TASK BRIEF. Find the word "checks" below. Copy each line that has it.

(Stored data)
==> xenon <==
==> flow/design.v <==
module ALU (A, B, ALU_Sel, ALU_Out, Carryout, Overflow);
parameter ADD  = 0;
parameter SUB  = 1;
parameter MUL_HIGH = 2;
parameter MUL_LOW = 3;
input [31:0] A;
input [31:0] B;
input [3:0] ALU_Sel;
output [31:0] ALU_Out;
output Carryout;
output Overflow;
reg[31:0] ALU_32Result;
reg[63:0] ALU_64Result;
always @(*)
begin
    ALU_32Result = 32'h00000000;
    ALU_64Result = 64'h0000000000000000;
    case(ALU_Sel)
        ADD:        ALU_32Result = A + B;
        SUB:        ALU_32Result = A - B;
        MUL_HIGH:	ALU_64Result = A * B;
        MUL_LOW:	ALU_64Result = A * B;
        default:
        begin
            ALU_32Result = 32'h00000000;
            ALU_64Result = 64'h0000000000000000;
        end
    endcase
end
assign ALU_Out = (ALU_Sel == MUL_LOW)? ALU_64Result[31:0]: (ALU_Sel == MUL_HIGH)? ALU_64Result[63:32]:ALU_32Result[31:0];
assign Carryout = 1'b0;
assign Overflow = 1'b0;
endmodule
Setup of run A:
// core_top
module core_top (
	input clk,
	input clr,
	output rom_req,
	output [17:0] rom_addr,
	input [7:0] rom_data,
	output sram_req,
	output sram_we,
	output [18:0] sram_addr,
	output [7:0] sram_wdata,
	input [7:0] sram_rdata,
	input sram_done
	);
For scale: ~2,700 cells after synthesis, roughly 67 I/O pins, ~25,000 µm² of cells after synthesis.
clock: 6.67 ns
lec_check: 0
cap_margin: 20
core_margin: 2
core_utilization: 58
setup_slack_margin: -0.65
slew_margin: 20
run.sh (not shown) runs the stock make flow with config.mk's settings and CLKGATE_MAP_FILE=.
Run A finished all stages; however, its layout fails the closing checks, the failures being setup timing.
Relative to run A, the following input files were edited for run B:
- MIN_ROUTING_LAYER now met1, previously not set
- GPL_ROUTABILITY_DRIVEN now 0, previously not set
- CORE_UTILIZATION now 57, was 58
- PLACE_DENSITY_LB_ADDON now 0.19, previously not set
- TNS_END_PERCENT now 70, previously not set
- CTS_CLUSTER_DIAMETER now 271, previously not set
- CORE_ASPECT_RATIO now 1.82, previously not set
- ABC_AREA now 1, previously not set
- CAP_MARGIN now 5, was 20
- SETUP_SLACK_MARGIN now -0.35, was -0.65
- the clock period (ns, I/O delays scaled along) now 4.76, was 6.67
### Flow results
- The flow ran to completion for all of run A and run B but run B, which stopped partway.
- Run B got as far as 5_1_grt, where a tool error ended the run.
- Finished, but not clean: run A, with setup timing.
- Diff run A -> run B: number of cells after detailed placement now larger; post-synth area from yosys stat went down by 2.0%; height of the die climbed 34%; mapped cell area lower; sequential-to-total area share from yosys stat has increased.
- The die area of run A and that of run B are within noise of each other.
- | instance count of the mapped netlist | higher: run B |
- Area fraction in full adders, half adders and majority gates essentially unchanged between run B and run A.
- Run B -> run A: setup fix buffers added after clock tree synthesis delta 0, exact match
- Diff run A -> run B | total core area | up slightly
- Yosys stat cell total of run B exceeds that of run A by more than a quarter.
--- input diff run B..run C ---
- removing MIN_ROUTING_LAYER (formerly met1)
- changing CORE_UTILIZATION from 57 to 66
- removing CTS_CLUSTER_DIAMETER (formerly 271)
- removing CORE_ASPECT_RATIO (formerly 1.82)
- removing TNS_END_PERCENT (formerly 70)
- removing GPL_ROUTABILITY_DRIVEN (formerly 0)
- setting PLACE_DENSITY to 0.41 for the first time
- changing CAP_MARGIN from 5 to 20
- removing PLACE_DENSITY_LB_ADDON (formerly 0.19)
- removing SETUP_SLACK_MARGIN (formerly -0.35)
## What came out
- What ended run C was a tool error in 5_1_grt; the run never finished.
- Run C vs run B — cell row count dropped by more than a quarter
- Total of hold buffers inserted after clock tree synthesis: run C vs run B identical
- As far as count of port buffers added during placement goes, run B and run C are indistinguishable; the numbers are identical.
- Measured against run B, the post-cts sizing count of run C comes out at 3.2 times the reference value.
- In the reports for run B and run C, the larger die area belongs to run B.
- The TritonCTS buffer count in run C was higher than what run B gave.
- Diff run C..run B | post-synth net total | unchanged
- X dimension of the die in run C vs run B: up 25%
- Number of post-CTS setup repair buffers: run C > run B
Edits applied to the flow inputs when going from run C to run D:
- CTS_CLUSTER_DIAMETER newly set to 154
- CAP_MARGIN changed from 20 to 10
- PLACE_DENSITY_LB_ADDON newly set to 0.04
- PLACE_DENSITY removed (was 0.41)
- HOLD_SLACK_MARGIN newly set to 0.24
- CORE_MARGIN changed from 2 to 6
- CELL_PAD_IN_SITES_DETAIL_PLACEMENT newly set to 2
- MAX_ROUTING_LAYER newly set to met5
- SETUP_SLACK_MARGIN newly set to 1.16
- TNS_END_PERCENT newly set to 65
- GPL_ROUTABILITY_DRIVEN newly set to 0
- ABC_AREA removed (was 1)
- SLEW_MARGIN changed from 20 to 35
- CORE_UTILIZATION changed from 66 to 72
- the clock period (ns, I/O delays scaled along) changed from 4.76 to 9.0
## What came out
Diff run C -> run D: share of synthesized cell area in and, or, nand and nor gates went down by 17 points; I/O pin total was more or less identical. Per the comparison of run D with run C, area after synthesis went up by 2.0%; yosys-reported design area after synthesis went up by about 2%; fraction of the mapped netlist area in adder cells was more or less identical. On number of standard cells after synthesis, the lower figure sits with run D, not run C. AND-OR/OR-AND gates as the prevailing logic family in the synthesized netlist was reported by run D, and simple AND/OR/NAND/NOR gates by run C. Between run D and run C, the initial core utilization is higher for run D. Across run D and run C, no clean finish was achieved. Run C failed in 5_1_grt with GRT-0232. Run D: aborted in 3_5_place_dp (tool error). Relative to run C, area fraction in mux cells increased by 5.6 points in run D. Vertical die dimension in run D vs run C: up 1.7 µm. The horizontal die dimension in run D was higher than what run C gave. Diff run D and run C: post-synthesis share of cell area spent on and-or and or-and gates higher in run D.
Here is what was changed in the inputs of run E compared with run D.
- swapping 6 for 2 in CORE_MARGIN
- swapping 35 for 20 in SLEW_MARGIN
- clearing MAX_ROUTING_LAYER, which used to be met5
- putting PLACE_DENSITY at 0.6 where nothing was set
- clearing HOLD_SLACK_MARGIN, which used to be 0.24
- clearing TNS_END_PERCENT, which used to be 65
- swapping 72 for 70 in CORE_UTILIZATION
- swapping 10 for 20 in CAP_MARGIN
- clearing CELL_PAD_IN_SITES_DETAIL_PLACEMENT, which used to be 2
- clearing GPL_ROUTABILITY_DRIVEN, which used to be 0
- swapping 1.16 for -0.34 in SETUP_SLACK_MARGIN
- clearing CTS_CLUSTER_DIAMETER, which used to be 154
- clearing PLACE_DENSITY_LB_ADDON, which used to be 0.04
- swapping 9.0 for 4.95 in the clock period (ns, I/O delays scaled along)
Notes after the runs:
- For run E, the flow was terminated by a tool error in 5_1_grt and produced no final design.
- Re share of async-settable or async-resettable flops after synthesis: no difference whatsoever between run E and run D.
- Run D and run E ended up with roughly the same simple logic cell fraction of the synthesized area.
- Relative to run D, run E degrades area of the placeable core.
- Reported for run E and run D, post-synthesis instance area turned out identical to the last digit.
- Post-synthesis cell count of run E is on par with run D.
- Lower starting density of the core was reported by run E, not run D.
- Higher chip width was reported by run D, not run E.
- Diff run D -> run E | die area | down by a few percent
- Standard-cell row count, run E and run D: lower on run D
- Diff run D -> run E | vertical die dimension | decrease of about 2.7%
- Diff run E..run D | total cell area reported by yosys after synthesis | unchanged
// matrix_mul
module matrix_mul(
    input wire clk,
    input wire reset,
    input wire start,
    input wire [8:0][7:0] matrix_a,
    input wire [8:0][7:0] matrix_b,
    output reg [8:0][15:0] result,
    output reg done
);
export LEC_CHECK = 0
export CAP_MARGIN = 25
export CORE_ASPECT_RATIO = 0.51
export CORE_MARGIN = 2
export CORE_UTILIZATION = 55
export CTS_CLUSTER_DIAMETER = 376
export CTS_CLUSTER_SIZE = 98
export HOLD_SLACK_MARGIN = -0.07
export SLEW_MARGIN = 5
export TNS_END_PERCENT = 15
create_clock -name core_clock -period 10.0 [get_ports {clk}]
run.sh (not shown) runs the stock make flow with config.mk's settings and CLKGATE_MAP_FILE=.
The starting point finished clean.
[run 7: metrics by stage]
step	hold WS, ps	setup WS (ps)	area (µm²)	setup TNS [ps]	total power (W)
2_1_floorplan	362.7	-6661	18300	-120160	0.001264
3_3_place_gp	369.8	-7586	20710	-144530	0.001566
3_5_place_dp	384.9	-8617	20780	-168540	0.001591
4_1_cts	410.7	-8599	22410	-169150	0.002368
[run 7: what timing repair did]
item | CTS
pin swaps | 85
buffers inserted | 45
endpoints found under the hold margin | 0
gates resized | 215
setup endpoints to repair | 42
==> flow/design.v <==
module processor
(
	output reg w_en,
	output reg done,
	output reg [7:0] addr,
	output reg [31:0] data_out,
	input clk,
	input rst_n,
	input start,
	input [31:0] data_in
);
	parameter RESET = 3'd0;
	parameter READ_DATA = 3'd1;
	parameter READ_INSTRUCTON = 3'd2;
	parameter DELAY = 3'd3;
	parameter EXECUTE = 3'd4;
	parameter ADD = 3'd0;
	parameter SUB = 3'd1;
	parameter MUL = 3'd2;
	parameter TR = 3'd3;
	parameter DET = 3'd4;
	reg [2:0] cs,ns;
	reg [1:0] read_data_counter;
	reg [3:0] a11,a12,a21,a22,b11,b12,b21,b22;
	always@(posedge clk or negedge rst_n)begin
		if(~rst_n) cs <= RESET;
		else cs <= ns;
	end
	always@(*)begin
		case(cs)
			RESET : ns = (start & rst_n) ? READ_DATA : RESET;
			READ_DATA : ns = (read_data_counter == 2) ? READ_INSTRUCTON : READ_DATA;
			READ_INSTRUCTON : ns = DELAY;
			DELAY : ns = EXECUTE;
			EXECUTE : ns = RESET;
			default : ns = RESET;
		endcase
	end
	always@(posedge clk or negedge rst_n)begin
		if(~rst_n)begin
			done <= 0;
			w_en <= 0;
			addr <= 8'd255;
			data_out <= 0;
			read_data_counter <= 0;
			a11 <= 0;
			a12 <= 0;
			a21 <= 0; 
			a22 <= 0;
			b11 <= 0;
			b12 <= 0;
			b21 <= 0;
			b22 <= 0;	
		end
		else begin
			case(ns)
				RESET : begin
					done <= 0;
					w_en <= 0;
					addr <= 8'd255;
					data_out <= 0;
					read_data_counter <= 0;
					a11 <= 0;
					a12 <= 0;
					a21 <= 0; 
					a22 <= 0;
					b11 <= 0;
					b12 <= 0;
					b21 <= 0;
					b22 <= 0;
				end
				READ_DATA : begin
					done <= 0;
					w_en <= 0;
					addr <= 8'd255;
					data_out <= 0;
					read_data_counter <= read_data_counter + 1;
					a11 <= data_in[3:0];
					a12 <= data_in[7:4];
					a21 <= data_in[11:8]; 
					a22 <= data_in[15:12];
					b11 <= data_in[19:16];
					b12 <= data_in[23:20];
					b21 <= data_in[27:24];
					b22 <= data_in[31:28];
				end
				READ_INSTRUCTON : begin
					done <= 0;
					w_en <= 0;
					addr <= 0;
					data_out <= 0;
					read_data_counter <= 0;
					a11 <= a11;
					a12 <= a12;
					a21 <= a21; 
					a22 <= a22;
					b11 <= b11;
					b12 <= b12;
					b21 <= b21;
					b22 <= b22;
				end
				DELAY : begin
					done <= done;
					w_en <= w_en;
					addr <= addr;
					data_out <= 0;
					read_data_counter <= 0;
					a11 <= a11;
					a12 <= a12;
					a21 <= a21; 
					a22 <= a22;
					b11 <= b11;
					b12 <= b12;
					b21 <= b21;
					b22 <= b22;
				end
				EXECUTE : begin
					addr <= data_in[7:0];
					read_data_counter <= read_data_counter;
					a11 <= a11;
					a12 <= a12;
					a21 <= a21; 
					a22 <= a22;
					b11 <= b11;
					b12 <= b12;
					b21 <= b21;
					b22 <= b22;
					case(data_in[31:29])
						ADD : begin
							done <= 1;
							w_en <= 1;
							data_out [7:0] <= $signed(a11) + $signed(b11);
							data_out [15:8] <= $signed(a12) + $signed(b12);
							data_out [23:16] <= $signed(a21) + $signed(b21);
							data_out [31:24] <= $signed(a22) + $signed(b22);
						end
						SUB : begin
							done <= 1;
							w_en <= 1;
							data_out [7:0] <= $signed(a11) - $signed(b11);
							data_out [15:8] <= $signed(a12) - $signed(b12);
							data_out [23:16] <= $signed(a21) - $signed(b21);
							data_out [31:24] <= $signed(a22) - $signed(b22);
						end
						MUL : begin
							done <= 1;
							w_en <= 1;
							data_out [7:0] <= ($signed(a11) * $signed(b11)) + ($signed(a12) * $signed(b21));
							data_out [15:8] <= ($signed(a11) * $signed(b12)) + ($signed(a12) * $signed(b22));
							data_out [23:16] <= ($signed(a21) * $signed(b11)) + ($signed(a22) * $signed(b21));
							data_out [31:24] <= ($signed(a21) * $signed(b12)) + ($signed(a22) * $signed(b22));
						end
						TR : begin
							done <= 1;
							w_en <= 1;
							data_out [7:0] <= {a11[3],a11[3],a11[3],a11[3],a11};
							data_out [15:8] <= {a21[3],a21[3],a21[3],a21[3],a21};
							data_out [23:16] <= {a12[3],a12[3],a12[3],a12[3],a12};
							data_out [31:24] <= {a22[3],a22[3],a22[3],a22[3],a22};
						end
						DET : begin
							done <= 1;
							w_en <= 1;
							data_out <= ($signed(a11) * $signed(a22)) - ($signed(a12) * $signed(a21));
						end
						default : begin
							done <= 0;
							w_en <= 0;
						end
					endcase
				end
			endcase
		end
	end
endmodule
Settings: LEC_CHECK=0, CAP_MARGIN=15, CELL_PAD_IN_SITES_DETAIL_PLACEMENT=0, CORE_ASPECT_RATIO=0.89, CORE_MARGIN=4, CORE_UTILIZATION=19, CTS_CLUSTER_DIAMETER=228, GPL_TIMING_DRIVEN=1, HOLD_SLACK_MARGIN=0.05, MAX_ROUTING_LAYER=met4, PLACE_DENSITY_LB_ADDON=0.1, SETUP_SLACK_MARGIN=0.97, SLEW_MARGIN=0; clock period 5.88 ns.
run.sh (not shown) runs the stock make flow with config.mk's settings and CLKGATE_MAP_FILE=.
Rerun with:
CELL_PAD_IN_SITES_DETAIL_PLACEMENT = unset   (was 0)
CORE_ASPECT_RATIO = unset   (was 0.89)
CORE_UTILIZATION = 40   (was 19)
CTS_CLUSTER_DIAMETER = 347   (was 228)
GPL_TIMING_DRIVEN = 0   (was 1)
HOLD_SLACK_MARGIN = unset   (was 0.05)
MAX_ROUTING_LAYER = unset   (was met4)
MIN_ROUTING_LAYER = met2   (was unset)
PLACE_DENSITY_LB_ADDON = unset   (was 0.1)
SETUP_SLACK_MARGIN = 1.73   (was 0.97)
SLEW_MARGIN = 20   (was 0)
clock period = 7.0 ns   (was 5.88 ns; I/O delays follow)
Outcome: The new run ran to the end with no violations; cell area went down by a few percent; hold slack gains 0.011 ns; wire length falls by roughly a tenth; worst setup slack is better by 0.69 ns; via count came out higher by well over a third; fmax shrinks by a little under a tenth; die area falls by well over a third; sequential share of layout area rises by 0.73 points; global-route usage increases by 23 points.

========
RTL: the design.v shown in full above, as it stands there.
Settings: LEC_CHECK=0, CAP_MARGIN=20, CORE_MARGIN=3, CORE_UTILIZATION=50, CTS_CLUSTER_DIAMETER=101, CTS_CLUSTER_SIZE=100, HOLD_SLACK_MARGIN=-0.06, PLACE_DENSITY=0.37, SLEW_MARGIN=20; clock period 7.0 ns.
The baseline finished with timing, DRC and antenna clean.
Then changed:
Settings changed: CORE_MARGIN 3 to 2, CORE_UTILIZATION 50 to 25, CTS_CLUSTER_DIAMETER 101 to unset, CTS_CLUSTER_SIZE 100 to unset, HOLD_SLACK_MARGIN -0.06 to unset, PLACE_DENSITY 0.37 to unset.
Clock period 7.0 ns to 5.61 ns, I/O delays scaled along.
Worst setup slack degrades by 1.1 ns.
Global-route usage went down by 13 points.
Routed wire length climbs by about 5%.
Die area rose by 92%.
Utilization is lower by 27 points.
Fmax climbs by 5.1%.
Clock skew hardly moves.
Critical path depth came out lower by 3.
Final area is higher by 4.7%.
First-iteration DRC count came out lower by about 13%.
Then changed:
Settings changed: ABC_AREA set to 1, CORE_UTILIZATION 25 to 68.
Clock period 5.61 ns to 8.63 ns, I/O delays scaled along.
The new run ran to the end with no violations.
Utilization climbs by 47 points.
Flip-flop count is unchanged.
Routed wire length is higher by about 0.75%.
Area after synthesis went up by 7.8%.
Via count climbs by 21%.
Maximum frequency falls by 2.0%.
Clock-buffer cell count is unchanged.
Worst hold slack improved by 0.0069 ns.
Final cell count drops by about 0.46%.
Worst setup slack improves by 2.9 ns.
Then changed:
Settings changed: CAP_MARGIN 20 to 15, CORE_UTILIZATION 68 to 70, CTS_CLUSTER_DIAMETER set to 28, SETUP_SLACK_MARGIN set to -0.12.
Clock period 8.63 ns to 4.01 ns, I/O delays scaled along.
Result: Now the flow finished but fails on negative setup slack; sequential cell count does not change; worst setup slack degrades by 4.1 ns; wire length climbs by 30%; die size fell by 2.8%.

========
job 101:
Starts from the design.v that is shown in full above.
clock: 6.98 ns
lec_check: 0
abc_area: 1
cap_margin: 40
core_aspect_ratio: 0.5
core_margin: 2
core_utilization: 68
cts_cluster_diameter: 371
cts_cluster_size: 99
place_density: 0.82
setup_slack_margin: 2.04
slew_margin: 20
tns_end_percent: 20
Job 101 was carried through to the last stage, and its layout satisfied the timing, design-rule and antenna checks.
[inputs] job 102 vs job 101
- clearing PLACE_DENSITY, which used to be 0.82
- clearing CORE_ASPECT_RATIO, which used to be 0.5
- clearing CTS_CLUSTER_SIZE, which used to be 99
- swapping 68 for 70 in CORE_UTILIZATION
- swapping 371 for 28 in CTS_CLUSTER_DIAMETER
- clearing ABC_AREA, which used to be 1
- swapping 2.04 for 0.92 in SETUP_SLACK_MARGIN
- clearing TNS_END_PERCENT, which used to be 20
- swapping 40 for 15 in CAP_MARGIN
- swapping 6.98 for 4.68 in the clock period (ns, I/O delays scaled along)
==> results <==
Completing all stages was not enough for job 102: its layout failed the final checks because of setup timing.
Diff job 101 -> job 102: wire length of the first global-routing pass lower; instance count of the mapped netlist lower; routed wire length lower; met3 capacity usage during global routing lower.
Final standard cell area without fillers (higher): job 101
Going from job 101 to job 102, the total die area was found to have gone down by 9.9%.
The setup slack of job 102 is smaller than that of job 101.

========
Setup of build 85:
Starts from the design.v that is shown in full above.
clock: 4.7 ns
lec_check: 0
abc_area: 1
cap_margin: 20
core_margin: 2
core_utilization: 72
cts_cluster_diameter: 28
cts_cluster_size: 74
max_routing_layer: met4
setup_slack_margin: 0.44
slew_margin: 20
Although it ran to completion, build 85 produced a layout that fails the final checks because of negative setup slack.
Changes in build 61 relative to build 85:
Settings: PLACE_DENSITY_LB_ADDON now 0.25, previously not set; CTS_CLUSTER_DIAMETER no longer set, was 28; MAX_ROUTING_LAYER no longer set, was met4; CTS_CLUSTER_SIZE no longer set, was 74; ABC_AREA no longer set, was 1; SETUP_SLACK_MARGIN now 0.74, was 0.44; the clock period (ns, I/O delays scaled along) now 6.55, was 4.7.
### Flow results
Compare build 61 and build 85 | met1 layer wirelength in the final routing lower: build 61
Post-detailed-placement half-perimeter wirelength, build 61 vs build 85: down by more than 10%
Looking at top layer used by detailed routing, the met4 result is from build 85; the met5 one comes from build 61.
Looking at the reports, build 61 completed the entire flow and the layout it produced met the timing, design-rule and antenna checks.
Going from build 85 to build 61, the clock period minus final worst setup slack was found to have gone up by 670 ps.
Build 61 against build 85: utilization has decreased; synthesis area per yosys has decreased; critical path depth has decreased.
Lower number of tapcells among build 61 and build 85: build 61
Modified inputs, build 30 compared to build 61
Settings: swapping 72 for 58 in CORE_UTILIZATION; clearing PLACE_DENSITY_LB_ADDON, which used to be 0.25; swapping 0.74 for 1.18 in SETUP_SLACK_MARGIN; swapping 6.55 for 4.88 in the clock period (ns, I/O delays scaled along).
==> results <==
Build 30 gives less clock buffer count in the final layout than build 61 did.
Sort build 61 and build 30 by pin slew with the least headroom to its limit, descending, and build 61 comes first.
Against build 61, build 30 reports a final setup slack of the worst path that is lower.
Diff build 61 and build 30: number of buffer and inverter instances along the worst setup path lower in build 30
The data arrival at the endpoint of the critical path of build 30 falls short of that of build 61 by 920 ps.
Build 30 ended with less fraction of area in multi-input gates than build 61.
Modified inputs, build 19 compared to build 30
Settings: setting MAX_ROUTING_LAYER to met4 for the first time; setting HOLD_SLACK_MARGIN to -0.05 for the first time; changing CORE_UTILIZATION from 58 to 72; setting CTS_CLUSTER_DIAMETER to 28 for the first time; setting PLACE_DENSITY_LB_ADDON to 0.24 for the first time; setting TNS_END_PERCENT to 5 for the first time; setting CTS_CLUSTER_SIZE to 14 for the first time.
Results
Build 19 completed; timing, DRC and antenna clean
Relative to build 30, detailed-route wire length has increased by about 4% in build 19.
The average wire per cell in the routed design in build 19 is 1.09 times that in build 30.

SOLVED PROBLEM.
Run A finished all stages; however, its layout fails the closing checks, the failures being setup timing.
Job 101 was carried through to the last stage, and its layout satisfied the timing, design-rule and antenna checks.
Completing all stages was not enough for job 102: its layout failed the final checks because of setup timing.
Although it ran to completion, build 85 produced a layout that fails the final checks because of negative setup slack.
Looking at the reports, build 61 completed the entire flow and the layout it produced met the timing, design-rule and antenna checks.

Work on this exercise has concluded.